Reviewed by Naomi White
Pam Brown’s Dear Deliria, dating from 1970 to 2002, isn’t chronologically organized or grouped by original publication, thus offering a survey of Brown’s work without boxing in the pieces. Brown purposely leaves out an introduction, allowing her work to exist without commentary. This seems appropriate because of the work’s fascinatingly autobiographical feel. In “Eyes on Potatoes” she pulls the reader into a glimpse of her own life:
downloading Laurie’s poems
pages flutter off the printer tray
and get mixed up with bits of Bolton’s.
I walk out to look up at the vast sky
lit by a huge full moon     the night
is tranquil      everyone’s indoors watching
crap tv      the muffled sounds of soaps
However, unlike many so-called confessional poets, Brown doesn’t waste words. Rather, she appears anxious in her presentation of her life and thoughts. The last stanza of “The ing thing” is refreshing: “taking so long / to write the book-- / only to be / remaindered.” Because Brown writes about a poet struggling to finish her own thoughts, her poems are appealing and accessible. By outwardly looking at herself from a reader’s perspective, Brown avoids pretension and didactism. The normalcy and non-academic scene of “Montreal,” in which Brown writes, “I force myself to write this, / to stay awake        while doing so / in the public library on Saturday afternoon,” offers a fresh alternative to the stateliness of highbrow academia.
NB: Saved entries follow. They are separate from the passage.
<file path="config.mk">
export PLATFORM = sky130hd
export DESIGN_NAME = ifu_fetch
export DESIGN_NICKNAME = d
export VERILOG_FILES = /design/src/rtl/npc_pkg.sv /design/src/rtl/ifu_pc_gen.sv /design/src/rtl/ifu_fetch.sv
export SDC_FILE = /design/constraint.sdc
export NUM_CORES = 1
export LEC_CHECK = 0
export CAP_MARGIN = 20
export CORE_MARGIN = 10
export CORE_UTILIZATION = 40
export CTS_CLUSTER_DIAMETER = 150
export CTS_CLUSTER_SIZE = 20
export DETAILED_ROUTE_END_ITERATION = 16
export PLACE_DENSITY = 0.77
export SLEW_MARGIN = 10
export SYNTH_ARGS = -nofsm -noshare
export SYNTH_HDL_FRONTEND = slang
export SYNTH_SLANG_ARGS = --single-unit
</file>
<file path="constraint.sdc">
create_clock -name clk -period 2.1 [get_ports clk]
set_clock_uncertainty 0.05 [all_clocks]
set_input_delay 0.63 -clock clk [delete_from_list [all_inputs] [get_ports clk]]
set_output_delay 0.63 -clock clk [all_outputs]
set_load 0.02 [all_outputs]
</file>
<file path="src/rtl/npc_pkg.sv">
// Shared core definitions: datapath width, reset vector, canonical NOP and
// the fetch-stage state encoding. Decode pulls XLEN from here as well.
package npc_pkg;

  localparam int unsigned XLEN     = 32;
  localparam logic [31:0] RESET_PC = 32'h8000_0000;
  localparam logic [31:0] NOP_INST = 32'h0000_0013;

  typedef enum logic [1:0] {
    FETCH = 2'd0,
    WAIT  = 2'd1,
    OUT   = 2'd2
  } ifu_state_t;

endpackage

</file>
<file path="src/rtl/ifu_pc_gen.sv">
// Architectural PC register: holds, steps by one word, or loads a redirect
// target. A redirect always wins over a step in the same cycle, and the
// target's byte-offset bits are discarded so the PC stays word aligned.
module ifu_pc_gen #(
  parameter int unsigned     XLEN     = npc_pkg::XLEN,
  parameter logic [XLEN-1:0] RESET_PC = npc_pkg::RESET_PC
) (
  input  logic            clk,
  input  logic            rst_n,
  input  logic            advance,
  input  logic            redirect,
  input  logic [XLEN-1:0] redirect_pc,
  output logic [XLEN-1:0] pc
);
  import npc_pkg::*;

  logic [XLEN-1:0] pc_q;
  logic [XLEN-1:0] pc_d;

  // Next PC select: redirect target (aligned), sequential word, or hold
  always_comb begin
    pc_d = pc_q;
    if (redirect) begin
      pc_d = {redirect_pc[XLEN-1:2], 2'b00};
    end else if (advance) begin
      pc_d = pc_q + XLEN'(4);
    end
  end

  // PC register, loads the reset vector asynchronously
  always_ff @(posedge clk or negedge rst_n) begin
    if (!rst_n) begin
      pc_q <= RESET_PC;
    end else begin
      pc_q <= pc_d;
    end
  end

  assign pc = pc_q;

endmodule

</file>
<file path="src/rtl/ifu_fetch.sv">
// Instruction fetch stage. Issues one word fetch at a time, registers the
// response with its PC and fault flag, and offers it to decode.
//
// Handshakes: a transfer on imem_req_* or inst_* happens at a rising edge
// where valid && ready; valid is never gated by ready. The decode payload
// (inst, inst_pc, inst_err) is held while inst_valid && !inst_ready unless a
// redirect discards it. imem_req_addr may change while imem_req_valid is high
// only when a redirect lands before the request is accepted. imem_rsp_valid
// has no ready: a response is always taken and is only expected in WAIT.
module ifu_fetch #(
  parameter int unsigned     XLEN     = npc_pkg::XLEN,
  parameter logic [XLEN-1:0] RESET_PC = npc_pkg::RESET_PC
) (
  input  logic            clk,
  input  logic            rst_n,
  output logic            imem_req_valid,
  input  logic            imem_req_ready,
  output logic [XLEN-1:0] imem_req_addr,
  input  logic            imem_rsp_valid,
  input  logic [31:0]     imem_rsp_data,
  input  logic            imem_rsp_err,
  input  logic            redirect_valid,
  input  logic [XLEN-1:0] redirect_pc,
  output logic            inst_valid,
  input  logic            inst_ready,
  output logic [31:0]     inst,
  output logic [XLEN-1:0] inst_pc,
  output logic            inst_err
);
  import npc_pkg::*;

  ifu_state_t      state_q, state_d;
  logic            kill_q, kill_d;
  logic [31:0]     inst_q, inst_d;
  logic [XLEN-1:0] inst_pc_q, inst_pc_d;
  logic            inst_err_q, inst_err_d;
  logic [XLEN-1:0] pc;
  logic            advance;
  logic            capture;

  ifu_pc_gen #(
    .XLEN     (XLEN),
    .RESET_PC (RESET_PC)
  ) u_pc_gen (
    .clk         (clk),
    .rst_n       (rst_n),
    .advance     (advance),
    .redirect    (redirect_valid),
    .redirect_pc (redirect_pc),
    .pc          (pc)
  );

  // FSM state and the "outstanding fetch is stale" flag
  always_ff @(posedge clk or negedge rst_n) begin
    if (!rst_n) begin
      state_q <= FETCH;
      kill_q  <= 1'b0;
    end else begin
      state_q <= state_d;
      kill_q  <= kill_d;
    end
  end

  // Next state; a redirect marks any in-flight fetch stale or drops held data
  always_comb begin
    state_d = state_q;
    kill_d  = kill_q;
    case (state_q)
      FETCH: begin
        if (imem_req_ready) begin
          state_d = WAIT;
          kill_d  = redirect_valid;
        end
      end
      WAIT: begin
        if (imem_rsp_valid) begin
          kill_d  = 1'b0;
          state_d = (kill_q || redirect_valid) ? FETCH : OUT;
        end else if (redirect_valid) begin
          kill_d = 1'b1;
        end
      end
      OUT: begin
        if (redirect_valid || inst_ready) begin
          state_d = FETCH;
        end
      end
      default: begin
        state_d = FETCH;
        kill_d  = 1'b0;
      end
    endcase
  end

  // FSM outputs: request side, decode valid, PC step and capture strobes
  always_comb begin
    imem_req_valid = (state_q == FETCH);
    imem_req_addr  = {pc[XLEN-1:2], 2'b00};
    inst_valid     = (state_q == OUT);
    advance        = (state_q == OUT) && inst_ready && !redirect_valid;
    capture        = (state_q == WAIT) && imem_rsp_valid && !kill_q && !redirect_valid;
  end

  // Next value of the decode-facing instruction register
  always_comb begin
    inst_d     = inst_q;
    inst_pc_d  = inst_pc_q;
    inst_err_d = inst_err_q;
    if (capture) begin
      inst_d     = imem_rsp_data;
      inst_pc_d  = pc;
      inst_err_d = imem_rsp_err;
    end
  end

  // Instruction register, resets to a NOP at PC 0
  always_ff @(posedge clk or negedge rst_n) begin
    if (!rst_n) begin
      inst_q     <= NOP_INST;
      inst_pc_q  <= '0;
      inst_err_q <= 1'b0;
    end else begin
      inst_q     <= inst_d;
      inst_pc_q  <= inst_pc_d;
      inst_err_q <= inst_err_d;
    end
  end

  assign inst     = inst_q;
  assign inst_pc  = inst_pc_q;
  assign inst_err = inst_err_q;

  a_req_aligned: assert property (@(posedge clk) disable iff (!rst_n)
    imem_req_valid |-> (imem_req_addr[1:0] == 2'b00));

  a_inst_stable: assert property (@(posedge clk) disable iff (!rst_n)
    (inst_valid && !inst_ready && !redirect_valid) |=>
      (inst_valid && $stable(inst) && $stable(inst_pc) && $stable(inst_err)));

  a_rsp_only_in_wait: assert property (@(posedge clk) disable iff (!rst_n)
    imem_rsp_valid |-> (state_q == WAIT));

endmodule

</file>
Word level (Yosys, flattened, before mapping) --
Index checks and enable logic that the tools add are counted.
Word-level totals: word-level logic and storage cells 38, flip-flop bits (word level) 100, output and inout bits 99
Cells by class: mux-type cells 11, $add $sub $neg 1, reductions and logical operators 13, equality and inequality tests 6, bitwise gates (word level) 1
Operators by type and width (number):
- $mux 32 | 2
- $add 32x3->32 const B | 1
- $mux 2 | 4
- $pmux 2 s3 | 1
- $reduce_and 3->1 | 2
- $logic_and 1x1->1 | 5
- $ne 2x1->1 const B | 2
- $mux 1 | 3
- $ne 3x3->1 const B | 1
- $pmux 1 s3 | 1
- $eq 2x1->1 const B | 1
- $eq 2x2->1 const B | 1
- $logic_not 1->1 | 2
- $logic_not 2->1 | 1
- $logic_or 1x1->1 | 2
- $ne 2x2->1 const B | 1
- $reduce_bool 2->1 | 1
- $not 1->1 | 1

Logic depth before layout (Yosys ltp) --
depth in word-level cells 5, depth in mapped cells 6, gate-level depth less buffers 5

Cells and area by module --
From an unflattened synthesis, not the netlist that was laid out.
Unflattened totals: cell total of the unflattened synthesis 356, area, all modules 4604.4 µm²
By module, submodules not included:
- ifu_fetch | times used 1, sequential area each 1705.4 µm², area each 2874.0 µm², cells each 164
- ifu_pc_gen | times used 1, sequential area each 752.0 µm², area each 1730.4 µm², cells each 192

Worst setup path after synthesis --
No wires, ideal clock.
kind reg-to-reg, from register u_pc_gen.pc_q[4] (netlist: u_pc_gen.pc[4]), to register u_pc_gen.pc_q[27] (netlist: u_pc_gen.pc[27]), setup slack -28 ps, arrival 1996 ps, data required time 1968 ps, stages on the path, launching flop included 6, setup time 82 ps, buffers on the path 1, cell sequence dfrtp_1 nand3_4 or4_1 clkbuf_2 or4_1 a31oi_1
Between the ends: cells in the longest elaborated chain, start to end 3
RTL lines:
- start, declared | line ifu_pc_gen.sv:17 | logic [XLEN-1:0] pc_q;
- start signal, assigned | line ifu_pc_gen.sv:35 | pc_q <= pc_d;
- $add 32x3->32 | line ifu_pc_gen.sv:26 | pc_d = pc_q + XLEN'(4);
- $mux 32 | line ifu_pc_gen.sv:25 | end else if (advance) begin
- $mux 32 | line ifu_pc_gen.sv:23 | if (redirect) begin
No other way between the ends. The select of a mux whose other input is x is not followed. A chain may end at the register's enable or synchronous reset.

Final worst setup path --
from register inst_q[13] (netlist: inst[13]), to output inst[13]
RTL lines:
- start, declared | line ifu_fetch.sv:34 | logic [31:0] inst_q, inst_d;
- start signal, assigned | line ifu_fetch.sv:123 | inst_q <= inst_d;
- end, declared | line ifu_fetch.sv:26 | output logic [31:0] inst,
No word-level cell between the ends.

==> flow_summary.toml <==
[worst_setup_path]
r2r_start = "u_pc_gen.pc[6]$_DFFE_PN0P_"
crit_arrival_ns = 1.36
crit_path_start_kind = "flip-flop"
required_ns = 1.42
cp-end-kind = "output port"
regToRegSetupSlack_ns = 0.08
cp_top_family = "buffers and inverters"
worst-setup-path-type = "reg -> out"
slowest_stage = "clkdlybuf4s50_1"
r2r_cells = 4
slowest_delay_ns = 0.64
cp_cell_sequence = "clkdlybuf4s50_1"
worstPathBufferInverterCount = 1
crit_fanout = 2
timing.rr.end = "u_pc_gen.pc[17]$_DFFE_PN0P_"

[layout]
stdcell_count = 717
final_layout_size_suffix_gt1_frac = 0.2426
final_core_util = 0.6160
syn2layout_area_growth_pct = 51.44
antenna_cells = 0
nNetsFinal = 644

[clocking]
cts_root_buf = "clkbuf_8"
clock_sinks = 96
cts_max_level = 3
cts_tree = "built"
clockBufferDepth = 2
numCtsBuffers = 9
postCtsHoldBufs = 0
clkSlewWorstSetupHoldPaths_ns = 0.10
clk_latency_ns = 0.36

[timing]
period_share = 0.9737
finalHoldViolations = 0
holdWs_ns = 0.1402
rsz0062_at_grt = "no"
fin_crit_ns = 2.045
fmax_mhz = 489.1
finalMaxSlewViolations = 0
finalSetupViolCount = 0

[detailed_routing]
ant_nets = 0
vias = 3785
vias_per_cell = 5.279
drtIter0Drc = 235
drc = 0
drt_first_pass_iters = 4
drt_wl_total_mm = 13.47
wl_per_cell_um = 18.79

[global_routing]
grt_pass1_wl_mm = 21.87
track_usage = 0.1708
grt_pass1_vias = 3975
grt_max_degree = 33
grt_antenna_before_repair = 0
gr-total-overflow = 0

[status]
status = "completed"

[logic_synthesis]
synth_cell_type_count = 45
ys.flop_type = "dfrtp_1"
synth_top_cell_by_area = "dfrtp_1"
ys_top_cells_by_area = "dfrtp_1 52%, mux2_2 16%, or4_1 2.7%, dfstp_2 2.4%, nand2_1 2.2%"
syn_area_um2 = 4390
yosysWarningCount = 0
netlist.area_leader.share = 0.5244
ys_seq_elements = 96
syn_inst = 375
avgSynthCellArea_um2 = 11.71
ys_seq_area_frac = 0.5483
async_flop_share = 1.000
synth_edf_count = 0

[die]
die_w_um = 124.8
dieArea_um2 = 15570
die_y_um = 124.8
core-area_um2 = 10790
core.rowCount = 38
start_util = 0.4068
io_pins = 170

[hold_path]
min_path_type = "in -> async"

[placement]
placed_cells_incl_taps = 699
place.gp.congestion = 0.8828
dp_hpwl_mm = 10.64
port_buffers = 163

[power]
p_per_area_nw_per_um2 = 1156
peakVddDrop_mv = 0.6723
cellLeakagePower_nw = 2.699

[job]
maxCapViolCount = 0
[cells by family (layout without fill, tap and decap cells)]
logic type                 count (synthesis)  count (layout)  share of synthesized area
xor gates and xnor gates                  10              10                    0.01995
and+or+nand+nor                          124             124                     0.1570
AOI/OAI and AO/OA                         53              53                    0.07951
muxes                                     64              64                     0.1639
DFF                                       96              96                     0.5483
other                                      1               4                  0.0008541
buffers and inverters                     26             225                    0.02764
adders and majority gates                  1               1                   0.002849
[layout by cell type (no fill, tap or decap), types with 3 or more instances in the layout]
| cell type | netlist | final |
|---|---|---|
| dlygate4sd2_1 | 0 | 32 |
| a31oi_1 | 15 | 15 |
| clkdlybuf4s50_1 | 0 | 126 |
| clkbuf_8 | 0 | 9 |
| mux2_2 | 63 | 63 |
| buf_12 | 0 | 4 |
| buf_4 | 4 | 41 |
| nand4_1 | 11 | 11 |
| nor2_1 | 23 | 22 |
| o21ai_0 | 16 | 16 |
| nand2_1 | 26 | 26 |
| xor2_1 | 4 | 4 |
| dfrtp_1 | 92 | 86 |
| nor3_1 | 4 | 4 |
| and3_1 | 5 | 5 |
| nand3_1 | 13 | 13 |
| dfrtp_2 | 0 | 6 |
| nor2b_1 | 4 | 4 |
| conb_1 | 1 | 4 |
| and4_1 | 3 | 3 |
| dfstp_2 | 4 | 4 |
| xnor2_1 | 6 | 6 |
| nor4_1 | 4 | 4 |
| clkinv_2 | 0 | 3 |
| or4_1 | 16 | 14 |
| o31ai_1 | 12 | 12 |
[Yosys cell counts, types with 5 or more instances]
cell type  count
a31oi_1       15
and3_1         5
buf_2          6
clkbuf_1      12
dfrtp_1       92
mux2_2        63
nand2_1       26
nand3_1       13
nand4_1       11
nor2_1        23
o21ai_0       16
o31ai_1       12
or4_1         16
xnor2_1        6
[per-stage QoR]
stage / power, mW / setup WS [ns] / TNS, ns / cell area (um^2)
2_1_floorplan: 4.677 / 0.002783 / 0 / 4408
3_3_place_gp: 6.523 / -0.5371 / -12.17 / 6471
3_5_place_dp: 6.635 / -0.5442 / -13.72 / 6471
4_1_cts: 7.794 / 0.01808 / 0 / 6639
5_1_grt: 8.104 / 0.003698 / 0 / 6649
6_report: 7.685 / 0.05527 / 0 / 6649
[what timing repair did]
action | in CTS | in global routing
endpoints found under the setup margin | 39 | 7
setup buffers | 1 | 1
pin swaps | 4 | 1
resized for setup | 37 | 5
[layout make-up]
| cell class | instances | area (um^2) |
|---|---|---|
| clock buffers | 9 | 123.9 |
| clock inverters | 7 | 70.07 |
| fillers | 908 | 4144 |
| inverters | 2 | 7.507 |
| multi-input cells | 256 | 1888 |
| flip-flops and latches | 96 | 2415 |
| well taps | 140 | 175.2 |
| repair buffers | 207 | 1969 |
[worst max-delay path by stage]
stage,start,to,slack [ns],depth (start not counted)
2_1_floorplan,u_pc_gen.pc[6]$_DFFE_PN0P_,u_pc_gen.pc[27]$_DFFE_PN0P_,0.003,5
3_3_place_gp,inst_ready,u_pc_gen.pc[27]$_DFFE_PN0P_,-0.54,5
3_5_place_dp,inst_ready,u_pc_gen.pc[27]$_DFFE_PN0P_,-0.54,5
4_1_cts,inst[13]$_DFFE_PN0P_,inst[13],0.02,1
5_1_grt,inst[13]$_DFFE_PN0P_,inst[13],0.004,1
6_report,inst[13]$_DFFE_PN0P_,inst[13],0.06,1
[flip-flops by register name (all words and copies together), names as in the netlist]
| register | cells |
|---|---|
| inst | 32 |
| inst_pc | 30 |
| u_pc_gen.pc | 30 |
| state_q | 2 |
| inst_err | 1 |
| kill_q | 1 |
[metal layers]
layer	global-route usage	vias to the layer above	wire, um
li1	-	1770	-
met1	0.1996	1848	5457
met2	0.2909	154	6670
met3	0.06255	13	1199
met4	0.03907	0	142
met5	0	-	0
[power by group]
part	total [mW]	internal (mW)	switching [mW]	leakage (nW)
Sequential	2.95	2.55	0.402	1.13
Combinational	3.52	1.85	1.67	1.47
Clock	1.21	0.551	0.663	0.0994
No activity file was read; power rests on OpenSTA's default activity.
Despite Brown’s resistance to being pegged as an academic, her poems make a clear statement about her self-perception--as a poet first, as a woman and Australian second. Her audience seems to be at the forefront of her attention in many of her poems, as in “Eyes on Potatoes”: “but should I continue      my poem will be constructed / as ‘funny’ like my inclusion of some notes on a reading.” This self-conscious appeal to the reader to withhold judgment on her work is engaging because it plays into the confessional feel of Brown’s poetry. Her work also has a feminist slant, but the women she mentions in her work are almost always poets. For example, Alice Notley, like Brown, found a voice for "the new woman" in her own time, but her first aim was to make a poem rather than present a platform of social reform. Unlike Notley, however, Brown’s struggles do not come from gender inequality, but from an internal struggle to find the language she feels is necessary. In “Fifty-Fifty” she writes, “I am dimly / jealous of / Alice Notley ‘who now permanently lives / in Paris’; / something / I wish / my notes / might say.”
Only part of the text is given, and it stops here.